From bb3338d3474e0329918fda9dae2c52751731eb58 Mon Sep 17 00:00:00 2001
From: Song Liu <songliubraving@fb.com>
Date: Mon, 8 May 2017 17:39:24 -0700
Subject: [PATCH 4/8] md/raid5-cache: in r5l_do_submit_io(), submit
 io->split_bio first

In r5l_do_submit_io(), it is necessary to check io->split_bio before
submit io->current_bio. This is because, endio of current_bio may
free the whole IO unit, and thus change io->split_bio.

Signed-off-by: Song Liu <songliubraving@fb.com>
Signed-off-by: Shaohua Li <shli@fb.com>
---
 drivers/md/raid5-cache.c | 28 +++++++++++++++++++---------
 1 file changed, 19 insertions(+), 9 deletions(-)

diff --git a/drivers/md/raid5-cache.c b/drivers/md/raid5-cache.c
index 26ba09282e7c..a6a62e212cd3 100644
--- a/drivers/md/raid5-cache.c
+++ b/drivers/md/raid5-cache.c
@@ -622,20 +622,30 @@ static void r5l_do_submit_io(struct r5l_log *log, struct r5l_io_unit *io)
 	__r5l_set_io_unit_state(io, IO_UNIT_IO_START);
 	spin_unlock_irqrestore(&log->io_list_lock, flags);
 
+	/*
+	 * In case of journal device failures, submit_bio will get error
+	 * and calls endio, then active stripes will continue write
+	 * process. Therefore, it is not necessary to check Faulty bit
+	 * of journal device here.
+	 *
+	 * We can't check split_bio after current_bio is submitted. If
+	 * io->split_bio is null, after current_bio is submitted, current_bio
+	 * might already be completed and the io_unit is freed. We submit
+	 * split_bio first to avoid the issue.
+	 */
+	if (io->split_bio) {
+		if (io->has_flush)
+			io->split_bio->bi_opf |= REQ_PREFLUSH;
+		if (io->has_fua)
+			io->split_bio->bi_opf |= REQ_FUA;
+		submit_bio(io->split_bio);
+	}
+
 	if (io->has_flush)
 		io->current_bio->bi_opf |= REQ_PREFLUSH;
 	if (io->has_fua)
 		io->current_bio->bi_opf |= REQ_FUA;
 	submit_bio(io->current_bio);
-
-	if (!io->split_bio)
-		return;
-
-	if (io->has_flush)
-		io->split_bio->bi_opf |= REQ_PREFLUSH;
-	if (io->has_fua)
-		io->split_bio->bi_opf |= REQ_FUA;
-	submit_bio(io->split_bio);
 }
 
 /* deferred io_unit will be dispatched here */

From 23b245c04d0ef408087430dd4d1b214a5da1eb78 Mon Sep 17 00:00:00 2001
From: Shaohua Li <shli@fb.com>
Date: Wed, 10 May 2017 08:47:11 -0700
Subject: [PATCH 5/8] md/raid1/10: avoid unnecessary locking

If we add bios to block plugging list, locking is unnecessry, since the block
unplug is guaranteed not to run at that time.

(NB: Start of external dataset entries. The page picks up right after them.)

`src/rtl/alu_pkg.sv`:
```
`default_nettype none
// +------------------------------------------------------------------+
// | Package : alu_pkg                                                |
// | Purpose : Shared FSM state type, mode constants and 4-bit        |
// |           function-select codes for the sliced sequential ALU.   |
// | Rev     : 1.0  initial release                                   |
// +------------------------------------------------------------------+
package alu_pkg;

  typedef enum logic [1:0] {
    ST_IDLE = 2'd0,
    ST_RUN  = 2'd1,
    ST_DONE = 2'd2
  } state_t;

  localparam logic MODE_ARITH = 1'b0;
  localparam logic MODE_LOGIC = 1'b1;

  // Logic-mode function select codes
  localparam logic [3:0] FS_NOT_A     = 4'b0000;
  localparam logic [3:0] FS_NOR       = 4'b0001;
  localparam logic [3:0] FS_NA_AND_B  = 4'b0010;
  localparam logic [3:0] FS_ZERO      = 4'b0011;
  localparam logic [3:0] FS_NAND      = 4'b0100;
  localparam logic [3:0] FS_NOT_B     = 4'b0101;
  localparam logic [3:0] FS_XOR       = 4'b0110;
  localparam logic [3:0] FS_A_AND_NB  = 4'b0111;
  localparam logic [3:0] FS_NA_OR_B   = 4'b1000;
  localparam logic [3:0] FS_XNOR      = 4'b1001;
  localparam logic [3:0] FS_B         = 4'b1010;
  localparam logic [3:0] FS_AND       = 4'b1011;
  localparam logic [3:0] FS_ONE       = 4'b1100;
  localparam logic [3:0] FS_A_OR_NB   = 4'b1101;
  localparam logic [3:0] FS_OR        = 4'b1110;
  localparam logic [3:0] FS_A         = 4'b1111;

endpackage
`default_nettype wire

```
`src/rtl/alu_slice4.sv`:
```
`default_nettype none
// +------------------------------------------------------------------+
// | Module  : alu_slice4                                             |
// | Purpose : Combinational 4-bit ALU slice (logic / arithmetic).    |
// | Ports   : a, b  - 4-bit operand nibbles                          |
// |           s     - function select, m - mode (1 = logic)          |
// |           ci    - carry in; f - 4-bit result; co - carry out     |
// | Rev     : 1.0  initial release                                   |
// +------------------------------------------------------------------+
module alu_slice4
  import alu_pkg::*;
(
  input  logic [3:0] a,
  input  logic [3:0] b,
  input  logic [3:0] s,
  input  logic       m,
  input  logic       ci,
  output logic [3:0] f,
  output logic       co
);

  logic [3:0] x;
  logic [3:0] y;
  logic [4:0] sum;

  // Arithmetic operand shaping: X/Y pick which combinations of A and B
  // feed the adder, so one adder covers add, subtract, increment, etc.
  always_comb begin
    x   = a | (b & {4{s[0]}}) | (~b & {4{s[1]}});
    y   = (a & ~b & {4{s[2]}}) | (a & b & {4{s[3]}});
    sum = {1'b0, x} + {1'b0, y} + {4'b0000, ci};
  end

  always_comb begin
    f  = 4'h0;
    co = 1'b0;
    if (m == MODE_LOGIC) begin
      case (s)
        FS_NOT_A:    f = ~a;
        FS_NOR:      f = ~(a | b);
        FS_NA_AND_B: f = ~a & b;
        FS_ZERO:     f = 4'h0;
        FS_NAND:     f = ~(a & b);
        FS_NOT_B:    f = ~b;
        FS_XOR:      f = a ^ b;
        FS_A_AND_NB: f = a & ~b;
        FS_NA_OR_B:  f = ~a | b;
        FS_XNOR:     f = ~(a ^ b);
        FS_B:        f = b;
        FS_AND:      f = a & b;
        FS_ONE:      f = 4'hF;
        FS_A_OR_NB:  f = a | ~b;
        FS_OR:       f = a | b;
        default:     f = a;
      endcase
    end else begin
      f  = sum[3:0];
      co = sum[4];
    end
  end

endmodule
`default_nettype wire

```
`src/rtl/sliced_alu_seq.sv`:
```
`default_nettype none
// +------------------------------------------------------------------+
// | Module  : sliced_alu_seq                                         |
// | Purpose : Sequential ALU that processes a WIDTH-bit operation    |
// |           one 4-bit slice per cycle through a single shared      |
// |           alu_slice4, LSB slice first.                           |
// | Ports   : clk, rst_n (async, active-low)                         |
// |           in_valid/in_ready  - operation handshake               |
// |           a, b, s, m, ci     - operands, select, mode, carry-in  |
// |           out_valid/out_ready- result handshake                  |
// |           f, co, zero        - result, MS carry out, f == 0      |
// | Rev     : 1.0  initial release                                   |
// +------------------------------------------------------------------+
module sliced_alu_seq
  import alu_pkg::*;
#(
  parameter int WIDTH = 16  // multiple of 4, at least 4
) (
  input  logic             clk,
  input  logic             rst_n,
  input  logic             in_valid,
  output logic             in_ready,
  input  logic [WIDTH-1:0] a,
  input  logic [WIDTH-1:0] b,
  input  logic [3:0]       s,
  input  logic             m,
  input  logic             ci,
  output logic             out_valid,
  input  logic             out_ready,
  output logic [WIDTH-1:0] f,
  output logic             co,
  output logic             zero
);

  localparam int NSLICE = WIDTH / 4;
  localparam int IDXW   = (NSLICE > 1) ? $clog2(NSLICE) : 1;

  state_t           state, state_nxt;
  logic [WIDTH-1:0] a_q, b_q, f_q;
  logic [3:0]       s_q;
  logic             m_q;
  logic             carry_q;
  logic             co_q;
  logic [IDXW-1:0]  idx_q;

  logic             accept;
  logic             release_res;
  logic             last_slice;
  logic [IDXW+1:0]  bit_ofs;
  logic [WIDTH-1:0] a_sh, b_sh;
  logic [3:0]       sl_f;
  logic             sl_co;

  assign accept      = in_valid  && (state == ST_IDLE);
  assign release_res = out_ready && (state == ST_DONE);
  assign last_slice  = (idx_q == IDXW'(NSLICE - 1));

  // Select the current nibble by shifting rather than a variable part-select
  assign bit_ofs = {idx_q, 2'b00};
  assign a_sh    = a_q >> bit_ofs;
  assign b_sh    = b_q >> bit_ofs;

  alu_slice4 u_slice (
    .a  (a_sh[3:0]),
    .b  (b_sh[3:0]),
    .s  (s_q),
    .m  (m_q),
    .ci (carry_q),
    .f  (sl_f),
    .co (sl_co)
  );

  // State register
  always_ff @(posedge clk or negedge rst_n) begin
    if (!rst_n) state <= ST_IDLE;
    else        state <= state_nxt;
  end

  // Next-state logic
  always_comb begin
    state_nxt = state;
    case (state)
      ST_IDLE: if (accept)      state_nxt = ST_RUN;
      ST_RUN:  if (last_slice)  state_nxt = ST_DONE;
      ST_DONE: if (release_res) state_nxt = ST_IDLE;
      default:                  state_nxt = ST_IDLE;
    endcase
  end

  // Datapath: operand capture, slice walk, result assembly
  always_ff @(posedge clk or negedge rst_n) begin
    if (!rst_n) begin
      a_q     <= '0;
      b_q     <= '0;
      s_q     <= 4'h0;
      m_q     <= MODE_ARITH;
      carry_q <= 1'b0;
      co_q    <= 1'b0;
      f_q     <= '0;
      idx_q   <= '0;
    end else if (accept) begin
      a_q     <= a;
      b_q     <= b;
      s_q     <= s;
      m_q     <= m;
      carry_q <= (m == MODE_LOGIC) ? 1'b0 : ci;
      co_q    <= 1'b0;
      f_q     <= '0;
      idx_q   <= '0;
    end else if (state == ST_RUN) begin
      // Slice carry is 0 in logic mode, so the carry register stays clear
      carry_q <= sl_co;
      f_q     <= (f_q & ~({{(WIDTH-4){1'b0}}, 4'hF} << bit_ofs))
               | ({{(WIDTH-4){1'b0}}, sl_f} << bit_ofs);
      if (last_slice) begin
        co_q  <= sl_co;
        idx_q <= '0;
      end else begin
        idx_q <= idx_q + IDXW'(1);
      end
    end
  end

  assign in_ready  = (state == ST_IDLE);
  assign out_valid = (state == ST_DONE);
  assign f         = f_q;
  assign co        = co_q;
  assign zero      = (f_q == '0);

endmodule
`default_nettype wire
```
`config.mk`:
```
export PLATFORM = sky130hd
export DESIGN_NAME = sliced_alu_seq
export DESIGN_NICKNAME = d
export VERILOG_FILES = /design/src/rtl/alu_pkg.sv /design/src/rtl/alu_slice4.sv /design/src/rtl/sliced_alu_seq.sv
export SDC_FILE = /design/constraint.sdc
export NUM_CORES = 1
export LEC_CHECK = 0
export CAP_MARGIN = 0
export CELL_PAD_IN_SITES_DETAIL_PLACEMENT = 1
export CELL_PAD_IN_SITES_GLOBAL_PLACEMENT = 2
export CORE_AREA = 2 2 84 126
export DETAILED_ROUTE_END_ITERATION = 10
export DIE_AREA = 0 0 86 128
export PLACE_DENSITY_LB_ADDON = 0.1
export SYNTH_ARGS = -nofsm -noshare
export SYNTH_HDL_FRONTEND = slang
export SYNTH_HIERARCHICAL = 1
export SYNTH_SLANG_ARGS = --single-unit
```
`constraint.sdc`:
```
create_clock -name clk -period 7.33 [get_ports clk]
set_input_delay 2.199 -clock clk [delete_from_list [all_inputs] [get_ports clk]]
set_output_delay 2.199 -clock clk [all_outputs]
set_load 0.02 [all_outputs]
```
==> metrics list <==
- In this run, placement finished with an instance count of 498.
* Post-synthesis cell count: 337
* Syn nets: 404
- The setup path with the least slack is of type flip-flop to output pin.
- Entering global routing, the biggest net connects 60 pins.
* Met3 routed WL: 222 um
- Clock tree synthesis found a total of 59 sinks.
- After layout, the minimum clock period comes to 4060 ps.
- Compound-Gate Fraction of Synth Area: 15.0%
- Power spread over the standard cell area amounts to 586 mW/mm2.
- The run finished with clean final reports.
* Worst stage delay on the critical path: 600 ps
- Cells on Worst Hold Path: 1
- Number of detailed-route iterations in the first pass: 4
* Predominant post-synthesis flop cell: sky130_fd_sc_hd__dfrtp_1
- Derived from the worst setup path, the maximum achievable clock frequency is 247 MHz.
* Multiplexer share of the synthesized area: 16.9%
* Global route overflow: 0
- Clock network latency to the later pin of the worst-skew pair: 320 ps
- Along the worst path, the maximum fanout reaches 3.
- Drt wl/cell: 19.4 um
- Once layout is complete, the cells apart from fillers number 514.
* Simple-gate portion of the synthesized area: 12.9%
- The initial utilization of the core area, before any placement, comes to 37.2%.
* Number of max-slew violations in the final report: 0
- Number of antenna violations at the first check in global routing: 0
- Summing internal, switching and leakage power gives 0.00276 W.
* Fraction of registers with async set/reset: 100%
- The area growth from synthesis to layout is 26.9%.
* CP cell instances: nor4_1, and4_1, clkdlybuf4s50_1
* Worst Hold Launch: a_q[10]
- Root buf cell: sky130_fd_sc_hd__clkbuf_16
- Broken down by cell family, the worst path's largest delay share belongs to buffers and inverters.
* Most common library cell in the layout ignoring fill and taps: sky130_fd_sc_hd__clkdlybuf4s50_1
- Maximum level of the CTS H-tree: 3
* Worst hold-check slack: 499 ps
- Sum Neg Setup Slack: 0 ps
- The synthesized netlist devotes 8.84% of its cell area to adder and majority cells.
- At the worst endpoint, the arrival time is 1860 ps.
- In this run the tightest slew margin relative to its limit is 47.9%.
* R2R Path Start: idx_q[0]
- In this run the static leakage power is 2.00 nW.
* Path class of the lowest-slack min-delay path: flip-flop to flip-flop
- The worst register-to-register path ends at carry_q.
- Via density: 5.61
- The worst hold path terminates at a_q[10].
* Hold_buf cts: 0
- The largest individual stage delay along the critical path comes from the cell sky130_fd_sc_hd__clkdlybuf4s50_1.
* Mapped Area: 0.00371 mm2
- Final HPWL DP: 7310 um
- Counting cells, the worst reg-to-reg path comes to 11.
- Sequential element share of the synthesized area: 39.8%
- Average cell area after synthesis: 11.0 um2
- Final antenna-violating net count: 0
- The longest clock path from root to sink contains 2 buffers.
- Core area: 0.00997 mm2
- The die covers 0.0110 mm2.
- For this block, the routed nets add up to 9970 um of wire.
* CP required: 5130 ps
- TritonCTS built the clock tree.
- Detailed routing inserted a total of 2882 vias.
* Antenna diode instance count: 0
- After the last flow step, the layout net total stands at 459.
- The final hold violation count was 0.
- Most frequent cells in the layout: sky130_fd_sc_hd__clkdlybuf4s50_1 (60), sky130_fd_sc_hd__dfrtp_1 (59), sky130_fd_sc_hd__mux2_2 (34)
- Category of the worst setup path capture point: output pin
- Vertical extent of the die: 128 um
* Highest ir drop seen on vdd: 0.296 mV
- Post-CTS sizing: 0
- After synthesis, the netlist uses 54 different library cells.
- Of the available clock period, the critical path in the final layout requires 55.3%.
- The via count of the first global-routing pass came to 3128.
* Std cell rows: 45
- Overall fraction of global-route tracks in use: 19.6%
* Unrepaired setup endpoints after global routing: no
- Final setup violation count: 0
- After clock tree synthesis, the setup repair step added 0 buffers.
* Main combinational cell family by area after synthesis: multiplexers
- Clk slew on worst S/H paths: 50 ps
- The highest metal layer carrying signal wires in the routed design is met4.
* Global placement routability congestion: 0.754
- Post-route DRC violation count: 0
- At the pin with the least slew margin, the transition time is 781 ps.
- Layout cells sized above 1: 16.9%
* Worst R2R Setup Slack: 3550 ps
- The first global-routing pass estimated 16600 um of wire.
- After the first detailed-routing iteration, the DRC count stood at 83.
- During synthesis, Yosys emitted a total of 6 warnings.
* Number of storage elements in the synthesis netlist: 59
- # port buffers: 61
- Nature of the critical path startpoint: flip-flop
- The synthesized netlist devotes 0.472% of its cell area to XOR and XNOR gates.
- Final clock skew: 7.94 ps
- The routed design uses 5340 um of met2 wire.
- Die X: 86 um
- Number of placed I/O pins: 62
- The tool flagged a number of max-cap violations equal to 0.
- Number of buffers created by CTS: 9
* EDFF count, synth: 0
- Counting both buffers and inverters, the worst setup path holds a total of 1.
* Post-Route M1 WL: 4190 um
Yosys cell counts, types with 4 or more instances:
library cell	n	area (um2)
sky130_fd_sc_hd__a21o_1	6	45.0
sky130_fd_sc_hd__a21oi_1	12	60.1
sky130_fd_sc_hd__a22o_1	19	166
sky130_fd_sc_hd__a31oi_1	6	37.5
sky130_fd_sc_hd__buf_2	12	60.1
sky130_fd_sc_hd__buf_6	7	78.8
sky130_fd_sc_hd__dfrtp_1	59	1480
sky130_fd_sc_hd__ha_1	23	288
sky130_fd_sc_hd__inv_1	19	71.3
sky130_fd_sc_hd__mux2_2	34	383
sky130_fd_sc_hd__mux4_2	8	180
sky130_fd_sc_hd__nand2_1	15	56.3
sky130_fd_sc_hd__nand2b_1	6	37.5
sky130_fd_sc_hd__nand3_1	5	25.0
sky130_fd_sc_hd__nor2_1	15	56.3
sky130_fd_sc_hd__nor2b_1	6	37.5
sky130_fd_sc_hd__nor3_1	9	45.0
sky130_fd_sc_hd__nor4_1	7	43.8
sky130_fd_sc_hd__o21ai_0	11	55.1
sky130_fd_sc_hd__o22ai_1	4	25.0
report_power, final:
group	leakage [nW]	switching [W]	total, W	internal (W)
logic	1.10	0.000883	0.00161	0.000723
clock network	0.179	0.000141	0.000499	0.000359
registers	0.721	0.000173	0.000654	0.000482
worst max-delay path by stage:
stage | slack, ps | depth (start not counted) | from | end
2_1_floorplan | 4110 | 2 | f[11] | zero
3_3_place_gp | 3410 | 4 | in_valid | s_q[2]
3_5_place_dp | 3390 | 4 | in_valid | s_q[3]
4_1_cts | 3200 | 3 | f[6] | zero
5_1_grt | 3130 | 3 | f[3] | zero
6_report | 3270 | 3 | f[6] | zero
layer usage:
metal  track usage, %  vias up
li1                 -     1350
met1             24.1     1476
met2             34.4       43
met3             3.54       13
met4             6.16        0
met5                0        -
worst register-to-register path: stages (launching register included):
cell and delay [ps]:
sky130_fd_sc_hd__dfrtp_1 840, sky130_fd_sc_hd__mux4_2 720, sky130_fd_sc_hd__ha_1 270, sky130_fd_sc_hd__a22oi_1 270
sky130_fd_sc_hd__fa_1 220, sky130_fd_sc_hd__inv_1 60, sky130_fd_sc_hd__fa_1 390, sky130_fd_sc_hd__a21o_1 220
sky130_fd_sc_hd__a21oi_1 220, sky130_fd_sc_hd__nor2_1 110, sky130_fd_sc_hd__a32oi_1 210, sky130_fd_sc_hd__o21ai_0 110
metrics by stage:
stage | setup WS [ps] | instance area [um2] | util (%)
floorplan | 4110 | 3710 | -
global placement | 3410 | 4340 | 43.6
detailed placement | 3390 | 4340 | 43.6
CTS | 3200 | 4700 | 47.2
global route | 3130 | 4700 | 47.2
finish | 3270 | 4700 | 47.2
sequential cells by signal, summed over array words and instances, names as in the netlist:
name / cells
s_q: 4
co: 1
f: 16
m_q: 1
b_q: 16
carry_q: 1
a_q: 16
idx_q: 2
state: 2
cell type report:
type	instances	area [um2]
clock inverter	4	95.1
fill	1064	5260
clock buffer	12	267
tap	117	146
inverter	19	71.3
timing repair buffer	66	643
sequential	59	1480
multi-input combinational	237	2010
cell families after synthesis:
logic type | after synthesis
mux | 48
buf+inv | 41
xor+xnor | 2
compound gates | 78
flops | 59
simple gates | 84
fa+ha+maj | 25
No activity file was read; power rests on OpenSTA's default activity.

Reviewed-by: NeilBrown <neilb@suse.com>
Signed-off-by: Shaohua Li <shli@fb.com>
---
 drivers/md/raid1.c  | 7 +++----
 drivers/md/raid10.c | 7 +++----
 2 files changed, 6 insertions(+), 8 deletions(-)

diff --git a/drivers/md/raid1.c b/drivers/md/raid1.c
index 7c1f73398800..a17ed6218d51 100644
--- a/drivers/md/raid1.c
+++ b/drivers/md/raid1.c
@@ -1529,17 +1529,16 @@ static void raid1_write_request(struct mddev *mddev, struct bio *bio,
 			plug = container_of(cb, struct raid1_plug_cb, cb);
 		else
 			plug = NULL;
-		spin_lock_irqsave(&conf->device_lock, flags);
 		if (plug) {
 			bio_list_add(&plug->pending, mbio);
 			plug->pending_cnt++;
 		} else {
+			spin_lock_irqsave(&conf->device_lock, flags);
 			bio_list_add(&conf->pending_bio_list, mbio);
 			conf->pending_count++;
-		}
-		spin_unlock_irqrestore(&conf->device_lock, flags);
-		if (!plug)
+			spin_unlock_irqrestore(&conf->device_lock, flags);
 			md_wakeup_thread(mddev->thread);
+		}
 	}
 
 	r1_bio_write_done(r1_bio);
diff --git a/drivers/md/raid10.c b/drivers/md/raid10.c
index 6b86a0032cf8..4343d7ff9916 100644
--- a/drivers/md/raid10.c
+++ b/drivers/md/raid10.c
@@ -1282,17 +1282,16 @@ static void raid10_write_one_disk(struct mddev *mddev, struct r10bio *r10_bio,
 		plug = container_of(cb, struct raid10_plug_cb, cb);
 	else
 		plug = NULL;
-	spin_lock_irqsave(&conf->device_lock, flags);
 	if (plug) {
 		bio_list_add(&plug->pending, mbio);
 		plug->pending_cnt++;
 	} else {
+		spin_lock_irqsave(&conf->device_lock, flags);
 		bio_list_add(&conf->pending_bio_list, mbio);
 		conf->pending_count++;
-	}
-	spin_unlock_irqrestore(&conf->device_lock, flags);
-	if (!plug)
+		spin_unlock_irqrestore(&conf->device_lock, flags);
 		md_wakeup_thread(mddev->thread);
+	}
 }
 
 static void raid10_write_request(struct mddev *mddev, struct bio *bio,

From 70d466f760b351fe30b5f8c956354ddf29aa676b Mon Sep 17 00:00:00 2001
From: Song Liu <songliubraving@fb.com>
Date: Thu, 11 May 2017 15:28:28 -0700
Subject: [PATCH 6/8] md/r5cache: gracefully handle journal device errors for
 writeback mode

For the raid456 with writeback cache, when journal device failed during
normal operation, it is still possible to persist all data, as all
pending data is still in stripe cache. However, it is necessary to handle
journal failure gracefully.

During journal failures, the following logic handles the graceful shutdown
of journal:
1. raid5_error() marks the device as Faulty and schedules async work
   log->disable_writeback_work;
2. In disable_writeback_work (r5c_disable_writeback_async), the mddev is
   suspended, set to write through, and then resumed. mddev_suspend()
   flushes all cached stripes;
3. All cached stripes need to be flushed carefully to the RAID array.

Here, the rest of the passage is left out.